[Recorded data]
━━━━━━━━

File: src/max7219_pkg.sv
// ============================
// MAX7219 package
// Register map and the 16-bit frame word
// ============================
package max7219_pkg;

   // Register addresses, upper nibble of the word is ignored by the chip
   localparam logic [3:0] REG_NOOP         = 4'h0;
   localparam logic [3:0] REG_DIGIT0       = 4'h1;
   localparam logic [3:0] REG_DECODE_MODE  = 4'h9;
   localparam logic [3:0] REG_INTENSITY    = 4'hA;
   localparam logic [3:0] REG_SCAN_LIMIT   = 4'hB;
   localparam logic [3:0] REG_SHUTDOWN     = 4'hC;
   localparam logic [3:0] REG_DISPLAY_TEST = 4'hF;

   // Bits shifted per word
   localparam int MAX7219_WORD_BITS = 16;

   // Frame word, raw for storage and shifting, fields for composing
   typedef union packed {
      logic [MAX7219_WORD_BITS-1:0] raw;
      struct packed {
         logic [3:0] dont_care;
         logic [3:0] addr;
         logic [7:0] data;
      } f;
   } max7219_word_u;

endpackage
### src/cache/way_replace.sv
module way_replace #(
   parameter int NWAYS  = 2,
   parameter int NSETS  = 16,
   localparam int WAY_W = (NWAYS > 1) ? $clog2(NWAYS) : 1,
   localparam int SET_W = $clog2(NSETS)
) (
   input  logic             clk_i,
   input  logic             rst_i,
   input  logic [SET_W-1:0] set_i,
   input  logic             adv_i,
   output logic [WAY_W-1:0] victim_o
);

   // one round-robin pointer per set
   logic [WAY_W-1:0] ptr_q [NSETS];

   assign victim_o = ptr_q[set_i];

   always_ff @(posedge clk_i) begin
      if (rst_i) begin
         for (int s = 0; s < NSETS; s++) begin
            ptr_q[s] <= '0;
         end
      end else if (adv_i) begin
         if (ptr_q[set_i] == WAY_W'(NWAYS - 1)) begin
            ptr_q[set_i] <= '0;
         end else begin
            ptr_q[set_i] <= ptr_q[set_i] + 1'b1;
         end
      end
   end

endmodule

### config.mk
export PLATFORM = sky130hd
export DESIGN_NAME = way_replace
export DESIGN_NICKNAME = d
export VERILOG_FILES = /design/src/cache/way_replace.sv
export SDC_FILE = /design/constraint.sdc
export NUM_CORES = 1
export LEC_CHECK = 0
export ABC_AREA = 1
export ABC_CLOCK_PERIOD_IN_PS = 3300
export BUFFER_PORTS_ARGS = -buffer_cell sky130_fd_sc_hd__buf_2
export CAP_MARGIN = 40
export CORE_MARGIN = 1
export CORE_UTILIZATION = 45
export CTS_CLUSTER_SIZE = 25
export DETAILED_ROUTE_END_ITERATION = 6
export GPL_ROUTABILITY_DRIVEN = 0
export GPL_TIMING_DRIVEN = 0
export HOLD_SLACK_MARGIN = 0.12
export MAX_ROUTING_LAYER = met4
export PLACE_DENSITY_LB_ADDON = 0.3
export REMOVE_ABC_BUFFERS = 1
export SLEW_MARGIN = 10
export SYNTH_ARGS = -nofsm -noshare
export SYNTH_HDL_FRONTEND = slang
export SYNTH_SLANG_ARGS = --single-unit
### constraint.sdc
create_clock -name clk_i -period 3.3 [get_ports clk_i]
set_input_delay 0.825 -clock clk_i [delete_from_list [all_inputs] [get_ports clk_i]]
set_output_delay 0.825 -clock clk_i [all_outputs]
set_load 0.05 [all_outputs]
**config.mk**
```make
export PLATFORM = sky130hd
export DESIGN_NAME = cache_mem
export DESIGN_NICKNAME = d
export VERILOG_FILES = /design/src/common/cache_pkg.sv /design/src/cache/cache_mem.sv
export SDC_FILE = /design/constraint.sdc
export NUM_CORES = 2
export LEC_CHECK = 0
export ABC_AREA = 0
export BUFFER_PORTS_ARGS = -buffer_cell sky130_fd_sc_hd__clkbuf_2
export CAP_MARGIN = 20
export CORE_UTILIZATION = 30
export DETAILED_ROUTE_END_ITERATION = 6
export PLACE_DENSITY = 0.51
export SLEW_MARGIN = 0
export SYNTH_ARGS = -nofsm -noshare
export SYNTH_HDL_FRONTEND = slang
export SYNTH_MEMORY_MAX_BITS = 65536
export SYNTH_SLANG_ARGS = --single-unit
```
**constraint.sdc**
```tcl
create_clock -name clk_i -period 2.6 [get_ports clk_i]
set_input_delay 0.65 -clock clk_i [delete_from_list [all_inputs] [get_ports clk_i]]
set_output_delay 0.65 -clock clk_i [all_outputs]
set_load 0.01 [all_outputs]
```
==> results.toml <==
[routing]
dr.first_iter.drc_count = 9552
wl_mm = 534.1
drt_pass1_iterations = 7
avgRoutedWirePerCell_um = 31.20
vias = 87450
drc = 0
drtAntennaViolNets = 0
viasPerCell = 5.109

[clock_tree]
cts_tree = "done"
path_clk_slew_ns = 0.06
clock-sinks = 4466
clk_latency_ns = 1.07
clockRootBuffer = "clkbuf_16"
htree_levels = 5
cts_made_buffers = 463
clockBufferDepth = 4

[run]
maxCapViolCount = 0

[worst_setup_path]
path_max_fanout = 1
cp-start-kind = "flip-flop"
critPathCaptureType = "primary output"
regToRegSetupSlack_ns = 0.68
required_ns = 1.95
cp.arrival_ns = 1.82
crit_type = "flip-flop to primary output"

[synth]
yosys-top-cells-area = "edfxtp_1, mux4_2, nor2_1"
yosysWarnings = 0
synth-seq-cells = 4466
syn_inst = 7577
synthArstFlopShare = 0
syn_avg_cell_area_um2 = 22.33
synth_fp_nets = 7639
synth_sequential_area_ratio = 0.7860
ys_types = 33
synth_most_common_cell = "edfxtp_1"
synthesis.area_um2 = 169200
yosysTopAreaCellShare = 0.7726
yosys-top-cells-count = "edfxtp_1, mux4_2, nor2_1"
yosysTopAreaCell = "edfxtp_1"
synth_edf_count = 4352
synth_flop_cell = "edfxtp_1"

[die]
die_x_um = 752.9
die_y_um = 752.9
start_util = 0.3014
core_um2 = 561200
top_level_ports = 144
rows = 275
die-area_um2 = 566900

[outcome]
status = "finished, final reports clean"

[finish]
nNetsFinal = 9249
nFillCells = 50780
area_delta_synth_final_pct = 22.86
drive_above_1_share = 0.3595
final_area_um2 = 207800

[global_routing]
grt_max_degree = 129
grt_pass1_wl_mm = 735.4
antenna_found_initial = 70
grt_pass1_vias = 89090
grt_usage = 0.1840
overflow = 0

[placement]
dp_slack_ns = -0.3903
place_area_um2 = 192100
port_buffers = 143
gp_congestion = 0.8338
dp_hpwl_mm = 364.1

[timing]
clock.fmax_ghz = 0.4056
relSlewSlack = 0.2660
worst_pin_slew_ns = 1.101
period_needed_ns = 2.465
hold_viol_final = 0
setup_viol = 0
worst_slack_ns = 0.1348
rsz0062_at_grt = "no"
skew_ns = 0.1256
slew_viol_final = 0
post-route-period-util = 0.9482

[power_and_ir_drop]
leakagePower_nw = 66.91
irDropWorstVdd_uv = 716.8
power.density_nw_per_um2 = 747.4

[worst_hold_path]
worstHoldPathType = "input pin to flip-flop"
<file path="src/common/cache_pkg.sv">
package cache_pkg;

   // word addresses, not byte addresses
   localparam int ADDR_W = 14;
   localparam int DATA_W = 32;

   typedef logic [ADDR_W-1:0] addr_t;
   typedef logic [DATA_W-1:0] data_t;
   // all zeros marks a read
   typedef logic [3:0]        strb_t;
   typedef logic [31:0]       cnt_t;

   typedef struct packed {
      addr_t addr;
      data_t data;
      strb_t strb;
   } fe_req_t;

   // zero data on a write acknowledge
   typedef struct packed {
      data_t data;
   } fe_rsp_t;

   typedef struct packed {
      addr_t addr;
      data_t data;
      strb_t strb;
      logic  we;
   } be_req_t;

   typedef struct packed {
      data_t data;
   } be_rsp_t;

   typedef enum logic [1:0] {
      stat_rd_hit,
      stat_rd_miss,
      stat_wr_hit,
      stat_wr_miss
   } stat_sel_t;

   typedef enum logic [2:0] {
      idle,
      lookup,
      refill_req,
      refill_wait,
      write_thru,
      respond
   } ctrl_state_t;

endpackage

</file>
<file path="src/cache_stats.sv">
module cache_stats import cache_pkg::*; (
   input  logic      clk_i,
   input  logic      rst_i,
   input  logic      ev_rd_hit_i,
   input  logic      ev_rd_miss_i,
   input  logic      ev_wr_hit_i,
   input  logic      ev_wr_miss_i,
   input  stat_sel_t sel_i,
   input  logic      clear_i,
   output cnt_t      stat_o
);

   cnt_t       cnt_q [4];
   logic [3:0] ev;

   // bit order follows stat_sel_t
   assign ev = {ev_wr_miss_i, ev_wr_hit_i, ev_rd_miss_i, ev_rd_hit_i};

   always_ff @(posedge clk_i) begin
      if (rst_i || clear_i) begin
         for (int i = 0; i < 4; i++) begin
            cnt_q[i] <= '0;
         end
      end else begin
         for (int i = 0; i < 4; i++) begin
            // saturate instead of wrapping
            if (ev[i] && cnt_q[i] != '1) begin
               cnt_q[i] <= cnt_q[i] + 1'b1;
            end
         end
      end
   end

   assign stat_o = cnt_q[sel_i];

endmodule

</file>
[config.mk]
export PLATFORM = sky130hd
export DESIGN_NAME = cache_ctrl
export DESIGN_NICKNAME = d
export VERILOG_FILES = /design/src/common/cache_pkg.sv /design/src/cache/cache_ctrl.sv
export SDC_FILE = /design/constraint.sdc
export NUM_CORES = 1
export LEC_CHECK = 0
export BUFFER_PORTS_ARGS = -buffer_cell sky130_fd_sc_hd__buf_4
export CAP_MARGIN = 20
export CORE_UTILIZATION = 25
export DETAILED_ROUTE_END_ITERATION = 10
export SLEW_MARGIN = 25
export SYNTH_ARGS = -nofsm -noshare
export SYNTH_HDL_FRONTEND = slang
export SYNTH_SLANG_ARGS = --single-unit
[constraint.sdc]
create_clock -name clk_i -period 5.7 [get_ports clk_i]
set_clock_uncertainty 0.1 [all_clocks]
set_input_delay 0.285 -clock clk_i [delete_from_list [all_inputs] [get_ports clk_i]]
set_output_delay 0.285 -clock clk_i [all_outputs]
set_load 0.05 [all_outputs]
--- src/design/nf_datapath_params.svh ---
`ifndef NF_DATAPATH_PARAMS_SVH
`define NF_DATAPATH_PARAMS_SVH

// stream word payload
`define DATA_WIDTH 64
`define KEEP_WIDTH 8

// output queue geometry
`define NUM_QUEUES 4
`define QUEUE_DEPTH 16

// occupancy count, holds 0 to QUEUE_DEPTH
`define QSIZE_WIDTH 5

// daisy chain, queue 1 re-enters the arbiter
`define LOOP_QUEUE 1

// looped packets always leave through nf0
`define LOOP_EXIT_QUEUE 0

`endif

--- src/design/nf_datapath_pkg.sv ---
`include "nf_datapath_params.svh"

package nf_datapath_pkg;

    // output queue index
    typedef enum logic [1:0] {
        PORT_NF0 = 2'd0,
        PORT_NF1 = 2'd1,
        PORT_NF2 = 2'd2,
        PORT_NF3 = 2'd3
    } port_e;

    // one bit per port, even bits for the physical ports
    typedef enum logic [7:0] {
        SRC_RX0  = 8'b0000_0001,
        SRC_RX1  = 8'b0000_0100,
        SRC_LOOP = 8'b0100_0000
    } src_e;

    typedef enum logic {
        ARB_IDLE   = 1'b0,
        ARB_LOCKED = 1'b1
    } arb_state_e;

    // 31 bits of per-word metadata
    typedef struct packed {
        src_e                    src;
        port_e                   dst;
        logic [`QSIZE_WIDTH-1:0] qsize;
        logic [15:0]             len;
    } pkt_meta_t;

    typedef struct packed {
        logic [`DATA_WIDTH-1:0] data;
        logic [`KEEP_WIDTH-1:0] keep;
        logic                   last;
        pkt_meta_t              meta;
    } axis_word_t;

endpackage

--- src/design/forward_stage.sv ---
`include "nf_datapath_params.svh"

module forward_stage (
    input  logic                                      axis_aclk,
    input  logic                                      rst,

    input  nf_datapath_pkg::axis_word_t               arb_word,
    input  logic                                      arb_valid,
    output logic                                      arb_ready,

    input  logic [`NUM_QUEUES-1:0][`QSIZE_WIDTH-1:0]  qsize,
    input  logic [`NUM_QUEUES-1:0]                    full,
    output logic [`NUM_QUEUES-1:0]                    push,
    output nf_datapath_pkg::axis_word_t               push_word
);
    import nf_datapath_pkg::*;

    logic                    hold_valid;
    axis_word_t              hold_word;
    logic                    push_fire;
    logic                    accept;

    // per-packet decision, taken on the first word
    logic                    sof;
    port_e                   cur_dst;
    logic [`QSIZE_WIDTH-1:0] cur_qsize;
    port_e                   first_dst;
    port_e                   pick_dst;
    logic [`QSIZE_WIDTH-1:0] pick_qsize;

    assign push_fire = hold_valid && !full[hold_word.meta.dst];
    assign arb_ready = !hold_valid || push_fire;
    assign accept    = arb_valid && arb_ready;

    // looped packets exit on a fixed queue, others follow their dst
    always_comb begin
        if (arb_word.meta.src == SRC_LOOP) begin
            first_dst = port_e'(`LOOP_EXIT_QUEUE);
        end else begin
            first_dst = arb_word.meta.dst;
        end
        pick_dst   = sof ? first_dst : cur_dst;
        pick_qsize = sof ? qsize[first_dst] : cur_qsize;
    end

    always_comb begin
        push = '0;
        push[hold_word.meta.dst] = push_fire;
    end

    assign push_word = hold_word;

    always_ff @(posedge axis_aclk) begin
        if (rst) begin
            hold_valid <= 1'b0;
            sof        <= 1'b1;
            cur_dst    <= PORT_NF0;
            cur_qsize  <= '0;
        end else begin
            if (accept) begin
                hold_valid <= 1'b1;
                sof        <= arb_word.last;
                cur_dst    <= pick_dst;
                cur_qsize  <= pick_qsize;
            end else if (push_fire) begin
                hold_valid <= 1'b0;
            end
        end
    end

    // every word of a packet carries the same dst and qsize
    always_ff @(posedge axis_aclk) begin
        if (accept) begin
            hold_word            <= arb_word;
            hold_word.meta.dst   <= pick_dst;
            hold_word.meta.qsize <= pick_qsize;
        end
    end

endmodule

--- config.mk ---
export PLATFORM = sky130hd
export DESIGN_NAME = forward_stage
export DESIGN_NICKNAME = d
export VERILOG_FILES = /design/src/design/nf_datapath_pkg.sv /design/src/design/forward_stage.sv
export VERILOG_INCLUDE_DIRS = /design/src /design/src/design
export SDC_FILE = /design/constraint.sdc
export NUM_CORES = 1
export LEC_CHECK = 0
export BUFFER_PORTS_ARGS = -buffer_cell sky130_fd_sc_hd__buf_2
export CELL_PAD_IN_SITES_DETAIL_PLACEMENT = 0
export CELL_PAD_IN_SITES_GLOBAL_PLACEMENT = 1
export CORE_ASPECT_RATIO = 0.6
export CORE_MARGIN = 2
export CORE_UTILIZATION = 35
export DETAILED_ROUTE_END_ITERATION = 10
export PLACE_DENSITY_LB_ADDON = 0.08
export SETUP_SLACK_MARGIN = 0.02
export SYNTH_ARGS = -nofsm -noshare
export SYNTH_HDL_FRONTEND = slang
export SYNTH_SLANG_ARGS = --single-unit
--- constraint.sdc ---
create_clock -name axis_aclk -period 6 [get_ports axis_aclk]
set_input_delay 0.3 -clock axis_aclk [delete_from_list [all_inputs] [get_ports axis_aclk]]
set_output_delay 0.3 -clock axis_aclk [all_outputs]
set_load 0.02 [all_outputs]
# Word level (Yosys, flattened, before mapping)
# Index checks and enable logic that the tools add are counted.
# Widths: inputs -> output; s select.
word_totals:
  register_bits: 113
  latchBits: 0
  mem_bits_rw: 0
  rom_bits: 0
  input_bits: 131
  output_inout_bits: 109
  word_cells: 34
  n_memories: 0
classes:
  addsub: 0
  multipliers: 0
  div_mod_pow: 0
  n_lt_le_gt_ge: 3
  n_eq_ne: 1
  shifts: 0
  n_mux: 11
  n_bitwise: 1
  n_reduce_logical: 7
ops:
  columns: ["op", "n"]
  rows:
  - ["$bmux 5 s2", 1]
  - ["$mux 5", 2]
  - ["$eq 8x7->1 const B", 1]
  - ["$lt 2x3->1 const B", 2]
  - ["$and 4x4->4", 1]
  - ["$mux 1", 4]
  - ["$mux 2", 2]
  - ["$logic_and 1x1->1", 3]
  - ["$bmux 1 s2", 1]
  - ["$demux 1 s2", 1]
  - ["$ge 2x1->1 const B", 1]
  - ["$logic_not 1->1", 2]
  - ["$reduce_bool 2->1", 1]
  - ["$logic_or 1x1->1", 1]

# Logic depth before layout (Yosys ltp)
depth:
  depth_word: 7
  depth_mapped: 5
  depth_no_buf: 4

# Least setup slack after synthesis
# No wires, ideal clock.
synth_timing:
  kind: "flip-flop to flip-flop"
  startpoint: "register hold_word (netlist bit push_word[22])"
  endpoint: "register hold_word (netlist bit push_word[0]), enable pin"
  setup_ns: 0.381
  t_arrival_ns: 1.652
  t_required_ns: 5.619
  slack_ns: 3.968
  stages_incl_launch_ff: 4
  path_buffers: 1
  synth_period_minus_slack_ns: 2.032
  path_cell_list: "edfxtp_1 mux2i_1 o221a_4 buf_6"
synth_between:
  elab_chain_cells: 6
synth_rtl:
  columns: ["item", "line", "rtl"]
  rows:
  - ["from (decl)", "forward_stage.sv:19", "axis_word_t hold_word;"]
  - ["from (signal assigned)", "forward_stage.sv:74", "hold_word <= arb_word;"]
  - ["$bmux 1 s2", "forward_stage.sv:31", "assign push_fire = hold_valid && !full[hold_word.meta.dst];"]
  - ["$mux 1 (not written as such)", "forward_stage.sv:31", null]
  - ["$logic_not 1->1", "forward_stage.sv:31", null]
  - ["$logic_and 1x1->1", "forward_stage.sv:31", null]
  - ["$logic_or 1x1->1", "forward_stage.sv:32", "assign arb_ready = !hold_valid || push_fire;"]
  - ["$logic_and 1x1->1", "forward_stage.sv:33", "assign accept = arb_valid && arb_ready;"]
  - ["named net accept", "forward_stage.sv:21", "logic accept;"]
# The timed path passes the listed nets, and every way through them passes these cells. The select of a mux whose other input is x is not followed.
# A chain may end at the register's enable or synchronous reset.

# Worst setup path in the final report
layout_timing:
  startpoint: "register hold_word (netlist bit push_word[22])"
  endpoint: "register cur_dst[0]"
layout_between:
  elab_chain_cells: 6
layout_rtl:
  columns: ["item", "line", "rtl"]
  rows:
  - ["$bmux 1 s2", "forward_stage.sv:31", null]
  - ["$mux 1 (not written as such)", "forward_stage.sv:31", null]
  - ["$logic_not 1->1", "forward_stage.sv:31", null]
  - ["$logic_and 1x1->1", "forward_stage.sv:31", null]
  - ["$logic_or 1x1->1", "forward_stage.sv:32", null]
  - ["$logic_and 1x1->1", "forward_stage.sv:33", null]
  - ["to (signal assigned)", "forward_stage.sv:63", "cur_dst <= pick_dst;"]
  - ["to (decl)", "forward_stage.sv:25", "port_e cur_dst;"]
# Every way passes these cells. The select of a mux whose other input is x is not followed.

==> summary.txt <==
CTS sink count: 113
Crit-path slowest cell: buf_4
RSZ-0062 raised after global routing: false
CP Max Fanout: 66
Placed wire-length estimate: 7150 um
Final hold violation count: 0
Core area: 10700 um2
Die area: 11900 um2
Reg2reg path depth: 5
Max-cap violations: 0
Initial antenna violation count: 0
CP peak stage delay: 0.76 ns
CTS clk-pin slew, worst paths: 0.05 ns
Port Buf Inserts: 234
Pre-CTS setup slack: 3.26 ns
# diodes: 0
Gpl congestion: 0.742
Syn_nets: 321
Pleak: 2.48 nW
Fmax: 368 MHz
Register area share after synthesis: 85.5%
Placed cell count: 558
CTS tree: done
Post-synthesis register bit count: 113
Post-synth EDFFs: 104
Post-Syn Area: 3860 um2
Mapped Avg Cell Area: 20.3 um2
Warning count from the yosys run: 0
Max VDD drop: 0.000200 V
Worst Skew: 0.00707 ns
Via count: 2661
Starting Density: 36.2%
First-pass GRT wire length: 14100 um
Vias per Instance: 4.51
Clk_lat worst skew: 0.40 ns
Htree depth: 4
Reg2Reg Setup Slack: 3.29 ns
Fin util: 53.7%
Post-CTS sizing: 0
Post-Layout Cell Count: 590
Post-route ant nets: 0
Hold_sp: arb_word[42]
Library cells used by synthesis: 35
Hold depth: 1
Longest Clk Path Bufs: 2
Area growth syn-to-layout: 48.3%
Final min period: 2.71 ns
Die width: 140 um
Post-CTS Setup Inserts: 0
Detailed Routing Iterations Pass 1: 6
Setup TNS: 0 ns
PD cells: 363 nW/um2
CTS Hold Bufs: 0
Pin count of the biggest net entering global routing: 67
Clock root buffer: clkbuf_16
# DRC: 0
Fin crit share: 45.2%
CP required: 6.33 ns
Hold slack final: 0.0726 ns
Crit Reg-Reg Endpoint: cur_dst[0]$_SDFFE_PP0P_
Worst slew pin tran: 0.820 ns
DRT iter0 DRCs: 129
Gr ovfl total: 0
Cell Area, Placed: 5180 um2
Die span in y: 85.4 um
Power, Total: 2.08 mW
CTS buffer count: 17
Crit Path Category: register to register
Mapped Cells: 190
Outcome: completed
Worst Setup Slack, final: 3.29 ns
Max Slew Vio Count: 0
Post-route cell area: 5730 um2
Routed WL: 9720 um
Crit. End Element: register
# setup viols final: 0
Max-slew headroom: 45.3%
Hold Path Class: input pin to register
Critical R2R Launch: push_word[22]$_DFFE_PP_
Average wire per standard cell: 16.5 um
Critical path, cell by cell: mux2i_1, o221a_4, buf_4, nand4_1, a21oi_1
Hold EP: push_word[42]$_DFFE_PP_
Startpoint Class: register
FFs w/ async S/R, synth: 0%
Layout cells sized above 1: 60.8%
I/O pin count: 240
GR Util All Layers: 16.1%
Top_reg_cell synth: edfxtp_1
Layout Nets: 569
Vias in the first global route: 2602
CP arrival: 3.05 ns
Site row count: 29
[worst max path at each step]
stage	start	to	slack, ns
6_report	push_word[22]$_DFFE_PP_	cur_dst[0]$_SDFFE_PP0P_	3.29
5_1_grt	push_word[22]$_DFFE_PP_	cur_dst[0]$_SDFFE_PP0P_	3.05
4_1_cts	push_word[22]$_DFFE_PP_	cur_dst[0]$_SDFFE_PP0P_	3.26
3_5_place_dp	push_word[22]$_DFFE_PP_	cur_dst[0]$_SDFFE_PP0P_	3.26
3_3_place_gp	push_word[22]$_DFFE_PP_	push_word[54]$_DFFE_PP_	3.34
2_1_floorplan	push_word[22]$_DFFE_PP_	push_word[0]$_DFFE_PP_	3.97
[Yosys cell counts (2+ instances only)]
master | number | area [um2]
a32oi_1 | 6 | 52.6
nor3_1 | 2 | 10.0
mux2_2 | 3 | 33.8
dfxtp_1 | 9 | 180
a21oi_1 | 7 | 35.0
and3_1 | 3 | 18.8
inv_1 | 3 | 11.3
o21ai_0 | 2 | 10.0
a21o_1 | 2 | 15.0
nand4_1 | 2 | 12.5
nor3b_1 | 3 | 22.5
mux2i_1 | 5 | 50.1
nor2_1 | 5 | 18.8
edfxtp_1 | 104 | 3120
buf_2 | 3 | 15.0
a311oi_1 | 2 | 17.5
nand2_1 | 7 | 26.3
a31oi_1 | 3 | 18.8
o21bai_1 | 3 | 22.5
[registers in the layout, indices dropped and copies added (netlist names)]
name / flops
push_word: 104
cur_qsize: 5
cur_dst: 2
hold_valid: 1
sof: 1
[final cells by class]
class,count,area (um2)
clock buffers,18,429
clock inverters,14,118
fillers,938,4940
inverters,3,11.3
multi-input cells,68,515
flip-flops and latches,113,3300
well taps,139,174
repair buffers,235,1180
[cell families after synthesis]
family          count (synthesis)  share of synthesized area, %
flops                         113                          85.5
compound gates                 32                          6.51
buf+inv                         9                          1.17
simple gates                   28                          4.66
mux                             8                          2.17
[cells in the final DEF, fill, tap and decap left out, drive strengths merged]
master | synthesis | final
a311oi | 2 | 2
inv | 3 | 4
clkinv | 0 | 9
a2111oi | 1 | 1
a211oi | 1 | 1
mux2i | 5 | 5
a31oi | 3 | 3
a211o | 1 | 1
a21o | 2 | 2
bufinv | 0 | 1
clkbuf | 1 | 18
nand2 | 7 | 7
nor3b | 3 | 3
o221a | 1 | 1
and3 | 3 | 3
buf | 5 | 235
a22oi | 1 | 1
nand3b | 1 | 1
dfxtp | 9 | 9
edfxtp | 104 | 104
o22ai | 1 | 1
nor4 | 2 | 2
nor4b | 1 | 1
nor3 | 2 | 2
nor2 | 5 | 5
nand2b | 1 | 1
o21ai | 2 | 2
o2bb2ai | 1 | 1
clkinvlp | 0 | 3
a32oi | 6 | 6
and2 | 1 | 1
mux2 | 3 | 3
o21bai | 3 | 3
nand4 | 2 | 2
a21oi | 7 | 7
[critical path: cells and delay by family (launching register included)]
family | cells | cell delay [ns]
simple gates | 1 | 0.18
mux | 1 | 0.30
compound gates | 2 | 0.86
buf+inv | 1 | 0.76
flops | 1 | 0.47
[report_power, final]
group          switching [mW]  leakage [nW]  total, mW  internal [mW]
combinational           0.141          1.13      0.220         0.0784
sequential             0.0168          1.08      0.947          0.930
clock                   0.348         0.266      0.914          0.566
[metal layers]
layer	part of all wire (%)	routed length, um	track usage (%)
met1	42	4100	20.1
met2	47	4610	24.7
met3	8.5	823	6.60
met4	1.9	181	7.73
met5	0	0	0
Note: power is estimated with default switching activity, not from simulation.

━━━━━━━━

Work task - Only one stretch of the data above is needed. Restate it word for word, from the line containing "synthArstFlopShare = 0" through the line containing "[worst_hold_path]", both ends included.

Your solution -
synthArstFlopShare = 0
syn_avg_cell_area_um2 = 22.33
synth_fp_nets = 7639
synth_sequential_area_ratio = 0.7860
ys_types = 33
synth_most_common_cell = "edfxtp_1"
synthesis.area_um2 = 169200
yosysTopAreaCellShare = 0.7726
yosys-top-cells-count = "edfxtp_1, mux4_2, nor2_1"
yosysTopAreaCell = "edfxtp_1"
synth_edf_count = 4352
synth_flop_cell = "edfxtp_1"

[die]
die_x_um = 752.9
die_y_um = 752.9
start_util = 0.3014
core_um2 = 561200
top_level_ports = 144
rows = 275
die-area_um2 = 566900

[outcome]
status = "finished, final reports clean"

[finish]
nNetsFinal = 9249
nFillCells = 50780
area_delta_synth_final_pct = 22.86
drive_above_1_share = 0.3595
final_area_um2 = 207800

[global_routing]
grt_max_degree = 129
grt_pass1_wl_mm = 735.4
antenna_found_initial = 70
grt_pass1_vias = 89090
grt_usage = 0.1840
overflow = 0

[placement]
dp_slack_ns = -0.3903
place_area_um2 = 192100
port_buffers = 143
gp_congestion = 0.8338
dp_hpwl_mm = 364.1

[timing]
clock.fmax_ghz = 0.4056
relSlewSlack = 0.2660
worst_pin_slew_ns = 1.101
period_needed_ns = 2.465
hold_viol_final = 0
setup_viol = 0
worst_slack_ns = 0.1348
rsz0062_at_grt = "no"
skew_ns = 0.1256
slew_viol_final = 0
post-route-period-util = 0.9482

[power_and_ir_drop]
leakagePower_nw = 66.91
irDropWorstVdd_uv = 716.8
power.density_nw_per_um2 = 747.4

[worst_hold_path]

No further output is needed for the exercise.